So here's a quick recap: First there were huge header issues then there weren't any header issues then there were slight header issues and now the headers are done! In the future, I'll probably get a nice ignition wire set with high heat 45 degree spark plug boots so I can get rid of the insulated boot covers I'm using at the moment, but at least now I can move on to the EFI preparations!

I had never made or even used AN hoses before, but since the Edelbrock Fuel Sump Pump kit included 6AN Russell Twist-Lok hose and fittings, I figured it was time to learn! The instructions were very understandable with pictures to help DIYers complete the task (including what to do if the hose doesn't fully mate to the fitting in one push...which came in handy on my first attempt!). After I had "mastered" the technique, I then moved on to figuring the layout I wanted the fuel filters to follow and ordered the extra components needed to finish the preparations.

In an effort to clean up appearances in the engine bay, I first decided to remove the original charcoal canister as the Edelbrock system uses a different system for venting. The large void left by removing the canister was the perfect place to tuck in the "Ford type" solenoid that the original owner installed to energize the starter motor (I've heard that this is a common practice to eliminate the hot GM solenoid issue?). This solenoid was right in the middle of the inner wheel well, so now it is out of the way and the cables are routed more cleanly too! Two of the three hoses for the canister were replaced not too long ago (5/16" vent and 5/32" vacuum) and ended up working perfectly as the sump pump's vent hose and vacuum compensation hose. I placed a TEE in the middle of the 5/16" hose so that I could also tie into the original mechanical fuel pumps return hardline as the mechanical Edelbrock fuel pump that will feed the sump pump only has an inlet and outlet...no return line required for this system. Now I don't have to cap that hardline and there are actually two exits for vapors to be routed back to the fuel tank! I also removed the small original "hot" junction block located on the inner fender and replaced it with larger junction blocks (red and black) to more easily accommodate the relays and such that are part of the EFI system.
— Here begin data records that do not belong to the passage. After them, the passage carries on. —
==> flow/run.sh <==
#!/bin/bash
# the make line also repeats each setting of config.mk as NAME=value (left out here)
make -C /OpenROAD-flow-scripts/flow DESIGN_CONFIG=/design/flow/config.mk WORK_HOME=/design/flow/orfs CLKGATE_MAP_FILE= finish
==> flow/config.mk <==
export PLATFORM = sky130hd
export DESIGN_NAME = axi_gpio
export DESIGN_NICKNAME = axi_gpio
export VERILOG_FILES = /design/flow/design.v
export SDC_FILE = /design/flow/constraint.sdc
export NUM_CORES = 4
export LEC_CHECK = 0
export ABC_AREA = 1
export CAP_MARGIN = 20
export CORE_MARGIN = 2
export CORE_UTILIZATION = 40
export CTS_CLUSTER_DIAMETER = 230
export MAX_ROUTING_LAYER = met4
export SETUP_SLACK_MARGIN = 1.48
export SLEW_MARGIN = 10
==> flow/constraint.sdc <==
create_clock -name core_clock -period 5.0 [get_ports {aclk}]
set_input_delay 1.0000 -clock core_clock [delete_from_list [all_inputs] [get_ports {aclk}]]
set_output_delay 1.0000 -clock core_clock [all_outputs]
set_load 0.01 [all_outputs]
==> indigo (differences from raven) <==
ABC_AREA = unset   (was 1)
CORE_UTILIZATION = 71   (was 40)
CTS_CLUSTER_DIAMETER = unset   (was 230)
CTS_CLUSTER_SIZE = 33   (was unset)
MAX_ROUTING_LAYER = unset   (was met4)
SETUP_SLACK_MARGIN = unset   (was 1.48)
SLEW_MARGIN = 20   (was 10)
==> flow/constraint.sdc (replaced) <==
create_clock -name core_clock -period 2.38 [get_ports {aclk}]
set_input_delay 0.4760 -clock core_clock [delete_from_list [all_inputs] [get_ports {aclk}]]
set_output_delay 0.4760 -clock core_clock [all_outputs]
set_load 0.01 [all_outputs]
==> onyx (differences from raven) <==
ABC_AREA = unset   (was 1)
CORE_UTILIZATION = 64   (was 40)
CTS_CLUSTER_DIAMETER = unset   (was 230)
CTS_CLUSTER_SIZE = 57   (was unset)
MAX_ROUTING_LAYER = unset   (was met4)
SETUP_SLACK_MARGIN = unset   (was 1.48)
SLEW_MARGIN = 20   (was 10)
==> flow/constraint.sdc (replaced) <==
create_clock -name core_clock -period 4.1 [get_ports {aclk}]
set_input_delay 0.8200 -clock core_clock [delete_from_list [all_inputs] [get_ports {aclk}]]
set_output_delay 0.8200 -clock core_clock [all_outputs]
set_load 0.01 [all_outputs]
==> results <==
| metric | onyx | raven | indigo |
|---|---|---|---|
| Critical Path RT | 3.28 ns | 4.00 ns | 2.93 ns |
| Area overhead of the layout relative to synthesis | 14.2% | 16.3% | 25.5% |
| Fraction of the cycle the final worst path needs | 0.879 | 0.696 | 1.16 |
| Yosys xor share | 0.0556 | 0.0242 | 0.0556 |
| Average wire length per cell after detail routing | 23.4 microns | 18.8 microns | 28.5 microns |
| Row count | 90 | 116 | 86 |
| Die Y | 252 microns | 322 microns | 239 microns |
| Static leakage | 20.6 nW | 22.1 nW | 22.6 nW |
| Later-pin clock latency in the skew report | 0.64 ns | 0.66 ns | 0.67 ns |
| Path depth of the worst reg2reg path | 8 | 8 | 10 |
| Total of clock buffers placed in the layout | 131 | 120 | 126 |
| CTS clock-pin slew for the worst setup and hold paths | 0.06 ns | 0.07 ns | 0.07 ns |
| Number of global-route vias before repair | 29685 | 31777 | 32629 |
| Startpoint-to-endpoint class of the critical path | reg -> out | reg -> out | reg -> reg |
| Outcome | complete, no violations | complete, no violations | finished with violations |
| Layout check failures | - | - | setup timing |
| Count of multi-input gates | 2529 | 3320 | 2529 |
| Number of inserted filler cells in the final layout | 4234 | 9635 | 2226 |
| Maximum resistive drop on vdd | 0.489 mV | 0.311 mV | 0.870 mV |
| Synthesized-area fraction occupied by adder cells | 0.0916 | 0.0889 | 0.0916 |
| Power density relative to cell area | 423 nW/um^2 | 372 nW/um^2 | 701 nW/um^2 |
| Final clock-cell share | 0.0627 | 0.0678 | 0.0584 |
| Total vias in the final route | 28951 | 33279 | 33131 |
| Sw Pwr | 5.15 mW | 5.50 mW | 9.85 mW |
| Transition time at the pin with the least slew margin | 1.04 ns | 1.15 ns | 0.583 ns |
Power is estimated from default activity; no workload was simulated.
After receiving my order consiting of fuel filters and Russell Twist-Lok fittings I mounted the filters in the chosen spot and after carefully measuring, I finished making the five required hoses. Not sure if I needed it or not, but I also bought a fuel shut off valve that easily attaches to the inlet of the 100 micron pre-filter. With everything "mocked-up", my plan is to remove everything, weld/grind/paint over the eight old holes in the wheel well...then reinstall everything hopefully for the last time! After that, it finally comes down to installation of the pre-assembled EFI intake, distributor, mechanical fuel pump then run the wiring...and of course, everything else required to complete the job!

The final picture is unrelated to the EFI...but I'm thrilled to finally have the (extra quart) ribbed aluminum transmission pan installed! It has been sitting in a box in my garage for nearly four years! Not only does this pan have a drain plug...but is has a 1/2" NPT hole with a factory style temperature sensor installed that works with the factory temperature gauge (I already installed a nice Stewart Warner temperature gauge to keep tabs on the coolant!). Plus...it looks good, too!